EXERCISE:
Within the listing, how many lines hold the word "leakage"? Give the number by itself.

DATA RECORDS:
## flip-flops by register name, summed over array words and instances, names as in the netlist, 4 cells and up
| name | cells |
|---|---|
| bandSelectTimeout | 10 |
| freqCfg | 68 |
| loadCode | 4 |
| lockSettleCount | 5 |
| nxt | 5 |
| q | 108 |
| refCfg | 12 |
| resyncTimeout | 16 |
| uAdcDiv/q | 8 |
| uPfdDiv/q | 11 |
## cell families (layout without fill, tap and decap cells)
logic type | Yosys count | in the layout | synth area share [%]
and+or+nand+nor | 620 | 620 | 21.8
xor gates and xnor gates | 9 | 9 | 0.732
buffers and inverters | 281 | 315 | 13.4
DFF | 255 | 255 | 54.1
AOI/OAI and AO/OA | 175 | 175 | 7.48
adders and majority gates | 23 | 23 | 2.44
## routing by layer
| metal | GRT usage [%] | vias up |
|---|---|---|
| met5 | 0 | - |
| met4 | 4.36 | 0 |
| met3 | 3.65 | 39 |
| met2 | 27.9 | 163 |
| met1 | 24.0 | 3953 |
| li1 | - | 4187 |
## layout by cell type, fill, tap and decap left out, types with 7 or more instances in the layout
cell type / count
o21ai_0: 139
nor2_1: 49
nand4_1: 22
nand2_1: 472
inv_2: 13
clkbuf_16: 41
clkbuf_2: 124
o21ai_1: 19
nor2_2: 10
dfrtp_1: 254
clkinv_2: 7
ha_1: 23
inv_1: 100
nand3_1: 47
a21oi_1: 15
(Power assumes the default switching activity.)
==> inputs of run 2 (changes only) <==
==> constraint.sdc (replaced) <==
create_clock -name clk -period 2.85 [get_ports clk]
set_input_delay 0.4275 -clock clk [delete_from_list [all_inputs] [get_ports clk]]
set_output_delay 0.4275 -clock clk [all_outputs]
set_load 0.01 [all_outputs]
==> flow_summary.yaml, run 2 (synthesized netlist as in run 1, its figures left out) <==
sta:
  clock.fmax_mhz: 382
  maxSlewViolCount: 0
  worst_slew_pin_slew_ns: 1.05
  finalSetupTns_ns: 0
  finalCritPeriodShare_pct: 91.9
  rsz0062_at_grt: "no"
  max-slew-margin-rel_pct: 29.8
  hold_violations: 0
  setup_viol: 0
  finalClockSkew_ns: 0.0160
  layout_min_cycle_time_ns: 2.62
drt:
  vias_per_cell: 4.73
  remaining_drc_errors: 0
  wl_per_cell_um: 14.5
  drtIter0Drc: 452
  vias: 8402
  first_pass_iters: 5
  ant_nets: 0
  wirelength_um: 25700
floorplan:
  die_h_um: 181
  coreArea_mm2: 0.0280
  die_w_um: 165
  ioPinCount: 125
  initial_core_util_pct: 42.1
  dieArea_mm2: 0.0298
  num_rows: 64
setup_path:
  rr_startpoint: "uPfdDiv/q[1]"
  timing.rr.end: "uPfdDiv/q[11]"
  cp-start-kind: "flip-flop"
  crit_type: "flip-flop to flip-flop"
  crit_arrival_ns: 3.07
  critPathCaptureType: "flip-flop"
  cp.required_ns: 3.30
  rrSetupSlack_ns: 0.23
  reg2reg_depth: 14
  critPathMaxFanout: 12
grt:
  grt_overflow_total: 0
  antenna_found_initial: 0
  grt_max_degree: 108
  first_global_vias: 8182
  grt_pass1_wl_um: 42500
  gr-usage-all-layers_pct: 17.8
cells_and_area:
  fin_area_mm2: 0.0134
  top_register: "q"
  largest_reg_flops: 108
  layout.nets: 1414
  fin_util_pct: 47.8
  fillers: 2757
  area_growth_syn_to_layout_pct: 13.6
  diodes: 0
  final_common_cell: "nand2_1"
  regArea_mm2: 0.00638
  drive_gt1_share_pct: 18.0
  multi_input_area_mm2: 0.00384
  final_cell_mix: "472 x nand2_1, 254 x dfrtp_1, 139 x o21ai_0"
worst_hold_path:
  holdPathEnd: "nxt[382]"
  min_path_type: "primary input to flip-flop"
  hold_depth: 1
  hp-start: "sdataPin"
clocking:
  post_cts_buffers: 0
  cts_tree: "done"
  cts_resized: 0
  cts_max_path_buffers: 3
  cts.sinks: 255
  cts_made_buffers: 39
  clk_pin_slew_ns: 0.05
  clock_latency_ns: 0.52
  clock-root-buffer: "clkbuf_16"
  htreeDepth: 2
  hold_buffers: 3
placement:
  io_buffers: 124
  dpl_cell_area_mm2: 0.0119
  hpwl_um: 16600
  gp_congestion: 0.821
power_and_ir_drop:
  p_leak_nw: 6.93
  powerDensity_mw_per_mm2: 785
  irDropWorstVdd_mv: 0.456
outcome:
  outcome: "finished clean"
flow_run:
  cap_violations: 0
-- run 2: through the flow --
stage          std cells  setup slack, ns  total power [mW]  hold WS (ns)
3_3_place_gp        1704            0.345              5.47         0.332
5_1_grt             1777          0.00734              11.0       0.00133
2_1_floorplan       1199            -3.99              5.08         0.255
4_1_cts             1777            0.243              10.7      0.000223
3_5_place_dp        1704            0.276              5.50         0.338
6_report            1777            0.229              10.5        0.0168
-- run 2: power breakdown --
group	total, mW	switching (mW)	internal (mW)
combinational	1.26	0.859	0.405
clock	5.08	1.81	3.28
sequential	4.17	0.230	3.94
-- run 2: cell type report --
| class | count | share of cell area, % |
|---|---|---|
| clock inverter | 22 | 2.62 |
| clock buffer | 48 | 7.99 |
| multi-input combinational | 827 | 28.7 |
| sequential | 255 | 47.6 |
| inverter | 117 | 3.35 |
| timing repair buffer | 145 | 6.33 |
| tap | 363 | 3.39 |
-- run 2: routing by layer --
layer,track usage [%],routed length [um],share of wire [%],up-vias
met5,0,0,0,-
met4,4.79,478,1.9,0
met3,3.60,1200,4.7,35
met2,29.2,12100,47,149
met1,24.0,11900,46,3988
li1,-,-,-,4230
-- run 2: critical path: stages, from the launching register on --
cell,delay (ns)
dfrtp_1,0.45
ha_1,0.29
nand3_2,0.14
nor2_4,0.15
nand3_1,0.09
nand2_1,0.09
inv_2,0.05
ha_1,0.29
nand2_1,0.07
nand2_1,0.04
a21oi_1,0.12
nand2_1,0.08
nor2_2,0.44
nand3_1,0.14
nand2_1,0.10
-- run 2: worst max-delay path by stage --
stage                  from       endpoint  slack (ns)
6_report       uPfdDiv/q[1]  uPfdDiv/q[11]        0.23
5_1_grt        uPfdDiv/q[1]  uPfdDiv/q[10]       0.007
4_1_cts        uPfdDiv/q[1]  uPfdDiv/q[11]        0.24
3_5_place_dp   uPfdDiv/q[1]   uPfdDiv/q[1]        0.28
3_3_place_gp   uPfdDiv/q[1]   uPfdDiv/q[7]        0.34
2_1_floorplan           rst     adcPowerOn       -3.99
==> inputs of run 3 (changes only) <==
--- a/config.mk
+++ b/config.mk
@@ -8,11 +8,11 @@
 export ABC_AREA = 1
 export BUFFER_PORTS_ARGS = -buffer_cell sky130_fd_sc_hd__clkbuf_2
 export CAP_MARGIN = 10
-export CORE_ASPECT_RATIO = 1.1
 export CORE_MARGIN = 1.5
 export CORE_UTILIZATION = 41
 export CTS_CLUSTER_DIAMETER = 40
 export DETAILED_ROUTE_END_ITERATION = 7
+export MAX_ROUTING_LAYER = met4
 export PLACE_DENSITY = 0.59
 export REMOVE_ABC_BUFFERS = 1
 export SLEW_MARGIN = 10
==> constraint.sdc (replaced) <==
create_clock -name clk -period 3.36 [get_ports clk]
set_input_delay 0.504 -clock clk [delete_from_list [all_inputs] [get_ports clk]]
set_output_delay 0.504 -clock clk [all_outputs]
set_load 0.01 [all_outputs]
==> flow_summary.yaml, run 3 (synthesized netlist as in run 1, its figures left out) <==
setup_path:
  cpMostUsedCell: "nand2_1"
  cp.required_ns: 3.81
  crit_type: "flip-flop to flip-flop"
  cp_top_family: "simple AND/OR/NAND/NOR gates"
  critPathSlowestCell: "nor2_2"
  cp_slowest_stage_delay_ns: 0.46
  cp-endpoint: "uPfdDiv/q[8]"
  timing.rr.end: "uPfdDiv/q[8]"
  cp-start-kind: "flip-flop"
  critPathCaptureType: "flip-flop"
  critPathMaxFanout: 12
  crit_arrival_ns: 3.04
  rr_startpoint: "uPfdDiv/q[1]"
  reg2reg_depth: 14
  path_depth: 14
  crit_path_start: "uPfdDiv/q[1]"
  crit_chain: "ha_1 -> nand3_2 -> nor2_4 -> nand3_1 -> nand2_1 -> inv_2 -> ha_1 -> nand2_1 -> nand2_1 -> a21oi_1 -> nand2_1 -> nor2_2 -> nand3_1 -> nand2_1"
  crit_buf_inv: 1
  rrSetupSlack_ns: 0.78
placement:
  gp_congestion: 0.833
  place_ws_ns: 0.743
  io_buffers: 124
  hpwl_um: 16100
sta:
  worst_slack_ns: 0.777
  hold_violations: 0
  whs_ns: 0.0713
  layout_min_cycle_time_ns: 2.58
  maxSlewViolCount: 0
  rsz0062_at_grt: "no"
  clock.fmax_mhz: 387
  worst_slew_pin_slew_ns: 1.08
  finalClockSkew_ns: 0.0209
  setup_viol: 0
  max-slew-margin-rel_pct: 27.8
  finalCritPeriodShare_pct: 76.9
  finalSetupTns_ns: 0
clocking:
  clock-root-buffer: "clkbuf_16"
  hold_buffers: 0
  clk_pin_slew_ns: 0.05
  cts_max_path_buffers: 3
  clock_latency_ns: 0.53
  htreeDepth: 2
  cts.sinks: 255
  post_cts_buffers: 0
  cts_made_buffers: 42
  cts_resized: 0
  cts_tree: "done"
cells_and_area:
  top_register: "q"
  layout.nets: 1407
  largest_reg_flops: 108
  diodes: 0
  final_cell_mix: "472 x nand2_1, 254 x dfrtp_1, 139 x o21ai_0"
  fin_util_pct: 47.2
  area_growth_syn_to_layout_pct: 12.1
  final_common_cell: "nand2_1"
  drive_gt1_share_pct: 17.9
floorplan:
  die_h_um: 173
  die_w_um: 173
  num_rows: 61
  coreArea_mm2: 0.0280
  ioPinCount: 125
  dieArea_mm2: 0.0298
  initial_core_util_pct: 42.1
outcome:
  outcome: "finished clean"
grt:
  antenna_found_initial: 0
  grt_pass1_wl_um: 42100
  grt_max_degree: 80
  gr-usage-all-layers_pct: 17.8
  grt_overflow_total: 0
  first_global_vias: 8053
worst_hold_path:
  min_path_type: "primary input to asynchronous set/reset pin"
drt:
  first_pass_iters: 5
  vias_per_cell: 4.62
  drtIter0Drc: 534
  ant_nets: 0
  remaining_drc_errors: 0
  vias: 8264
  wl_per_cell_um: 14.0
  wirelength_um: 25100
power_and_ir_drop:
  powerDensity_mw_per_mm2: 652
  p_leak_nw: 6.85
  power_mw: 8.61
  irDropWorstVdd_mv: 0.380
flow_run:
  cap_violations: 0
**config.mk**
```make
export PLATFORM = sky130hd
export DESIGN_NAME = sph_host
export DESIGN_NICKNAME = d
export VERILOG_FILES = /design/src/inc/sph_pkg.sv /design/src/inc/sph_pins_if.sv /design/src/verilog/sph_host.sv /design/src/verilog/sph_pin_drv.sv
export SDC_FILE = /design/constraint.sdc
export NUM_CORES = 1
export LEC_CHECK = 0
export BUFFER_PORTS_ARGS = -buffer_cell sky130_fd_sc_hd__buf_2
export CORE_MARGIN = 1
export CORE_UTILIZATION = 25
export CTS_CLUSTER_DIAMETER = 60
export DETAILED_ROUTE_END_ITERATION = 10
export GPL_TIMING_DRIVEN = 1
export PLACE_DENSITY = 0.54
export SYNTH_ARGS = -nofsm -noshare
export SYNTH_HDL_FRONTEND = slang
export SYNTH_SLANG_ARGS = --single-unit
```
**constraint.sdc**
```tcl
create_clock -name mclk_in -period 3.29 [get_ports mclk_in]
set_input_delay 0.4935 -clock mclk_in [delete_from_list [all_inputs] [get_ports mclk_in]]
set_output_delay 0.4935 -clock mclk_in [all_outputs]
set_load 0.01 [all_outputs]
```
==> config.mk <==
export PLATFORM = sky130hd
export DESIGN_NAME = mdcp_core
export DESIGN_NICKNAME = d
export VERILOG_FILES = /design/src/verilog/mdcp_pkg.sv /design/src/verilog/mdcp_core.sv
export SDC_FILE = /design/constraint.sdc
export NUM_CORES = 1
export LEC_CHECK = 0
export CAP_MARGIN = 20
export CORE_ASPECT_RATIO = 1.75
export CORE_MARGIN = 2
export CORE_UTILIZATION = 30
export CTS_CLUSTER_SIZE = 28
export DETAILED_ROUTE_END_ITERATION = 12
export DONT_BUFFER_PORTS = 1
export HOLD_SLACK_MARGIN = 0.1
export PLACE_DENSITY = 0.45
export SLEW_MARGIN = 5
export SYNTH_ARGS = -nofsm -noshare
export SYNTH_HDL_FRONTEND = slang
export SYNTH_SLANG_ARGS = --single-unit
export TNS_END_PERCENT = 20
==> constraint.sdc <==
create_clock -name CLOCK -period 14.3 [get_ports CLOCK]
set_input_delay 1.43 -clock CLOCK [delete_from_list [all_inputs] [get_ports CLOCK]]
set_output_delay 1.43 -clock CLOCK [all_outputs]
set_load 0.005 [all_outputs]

---

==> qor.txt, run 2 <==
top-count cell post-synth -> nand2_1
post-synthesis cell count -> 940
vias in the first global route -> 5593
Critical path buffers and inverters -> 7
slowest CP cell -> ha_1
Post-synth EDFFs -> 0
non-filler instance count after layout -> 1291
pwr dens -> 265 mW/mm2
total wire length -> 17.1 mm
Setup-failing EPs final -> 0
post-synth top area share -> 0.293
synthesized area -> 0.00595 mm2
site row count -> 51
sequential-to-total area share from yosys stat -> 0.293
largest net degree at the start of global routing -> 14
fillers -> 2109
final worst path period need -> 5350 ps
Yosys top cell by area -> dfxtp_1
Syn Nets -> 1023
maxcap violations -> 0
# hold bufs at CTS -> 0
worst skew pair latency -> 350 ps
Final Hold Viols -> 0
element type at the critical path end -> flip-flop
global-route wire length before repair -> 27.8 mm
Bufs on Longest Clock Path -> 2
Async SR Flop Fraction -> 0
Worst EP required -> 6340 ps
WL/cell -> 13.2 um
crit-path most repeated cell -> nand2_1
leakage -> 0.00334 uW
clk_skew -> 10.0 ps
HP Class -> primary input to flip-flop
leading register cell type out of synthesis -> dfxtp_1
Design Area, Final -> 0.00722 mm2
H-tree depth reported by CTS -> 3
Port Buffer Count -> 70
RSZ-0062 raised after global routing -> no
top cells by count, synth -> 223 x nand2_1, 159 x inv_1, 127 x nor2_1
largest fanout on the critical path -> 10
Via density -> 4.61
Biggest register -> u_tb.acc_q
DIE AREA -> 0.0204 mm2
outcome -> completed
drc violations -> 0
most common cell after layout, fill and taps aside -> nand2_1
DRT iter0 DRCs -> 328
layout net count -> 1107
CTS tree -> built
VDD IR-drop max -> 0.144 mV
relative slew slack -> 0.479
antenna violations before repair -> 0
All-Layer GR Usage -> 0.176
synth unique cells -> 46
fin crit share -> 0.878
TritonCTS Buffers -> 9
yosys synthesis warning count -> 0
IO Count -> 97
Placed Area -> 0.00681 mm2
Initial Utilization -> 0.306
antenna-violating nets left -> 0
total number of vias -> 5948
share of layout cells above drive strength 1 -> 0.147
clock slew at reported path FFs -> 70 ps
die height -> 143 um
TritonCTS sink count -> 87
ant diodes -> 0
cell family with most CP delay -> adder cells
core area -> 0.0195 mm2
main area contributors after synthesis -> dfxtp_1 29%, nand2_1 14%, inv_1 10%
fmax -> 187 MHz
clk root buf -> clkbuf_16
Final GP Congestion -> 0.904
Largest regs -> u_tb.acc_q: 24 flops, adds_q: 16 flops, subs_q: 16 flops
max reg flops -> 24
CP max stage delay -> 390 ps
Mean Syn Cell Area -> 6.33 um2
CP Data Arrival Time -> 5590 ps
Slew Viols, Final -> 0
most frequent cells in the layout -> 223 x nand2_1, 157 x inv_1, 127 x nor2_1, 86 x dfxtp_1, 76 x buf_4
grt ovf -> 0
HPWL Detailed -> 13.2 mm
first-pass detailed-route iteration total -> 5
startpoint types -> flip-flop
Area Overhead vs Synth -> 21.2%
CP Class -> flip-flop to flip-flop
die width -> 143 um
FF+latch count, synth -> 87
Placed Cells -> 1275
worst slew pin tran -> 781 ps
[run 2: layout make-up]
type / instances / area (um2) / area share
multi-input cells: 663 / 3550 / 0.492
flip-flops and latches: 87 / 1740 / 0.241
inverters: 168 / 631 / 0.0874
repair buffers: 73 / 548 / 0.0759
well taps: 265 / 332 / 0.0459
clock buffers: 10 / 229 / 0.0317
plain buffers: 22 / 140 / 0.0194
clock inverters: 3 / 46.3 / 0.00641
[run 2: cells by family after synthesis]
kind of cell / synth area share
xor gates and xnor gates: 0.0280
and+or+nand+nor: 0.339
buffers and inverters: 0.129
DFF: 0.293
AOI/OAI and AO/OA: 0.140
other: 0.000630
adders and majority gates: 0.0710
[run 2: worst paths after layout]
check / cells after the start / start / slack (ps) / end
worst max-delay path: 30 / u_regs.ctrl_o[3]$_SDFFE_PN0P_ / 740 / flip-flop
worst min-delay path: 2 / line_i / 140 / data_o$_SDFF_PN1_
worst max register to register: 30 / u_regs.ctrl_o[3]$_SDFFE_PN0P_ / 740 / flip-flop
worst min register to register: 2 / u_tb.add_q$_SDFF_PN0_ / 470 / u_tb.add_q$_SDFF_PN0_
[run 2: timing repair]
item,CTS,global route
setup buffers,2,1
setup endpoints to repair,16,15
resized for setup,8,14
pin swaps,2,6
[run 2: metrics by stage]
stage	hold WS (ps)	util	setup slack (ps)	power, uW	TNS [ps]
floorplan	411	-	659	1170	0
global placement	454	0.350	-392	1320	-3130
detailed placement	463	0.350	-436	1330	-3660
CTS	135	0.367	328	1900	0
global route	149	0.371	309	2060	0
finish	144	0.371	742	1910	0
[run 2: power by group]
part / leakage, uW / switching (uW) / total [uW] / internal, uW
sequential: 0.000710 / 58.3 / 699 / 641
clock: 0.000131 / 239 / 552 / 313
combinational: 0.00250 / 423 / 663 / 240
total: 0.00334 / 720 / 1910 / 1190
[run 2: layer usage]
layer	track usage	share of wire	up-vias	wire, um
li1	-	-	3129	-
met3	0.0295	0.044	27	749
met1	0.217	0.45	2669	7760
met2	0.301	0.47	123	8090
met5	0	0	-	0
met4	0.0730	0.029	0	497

OUTPUT FOR THIS TASK:
2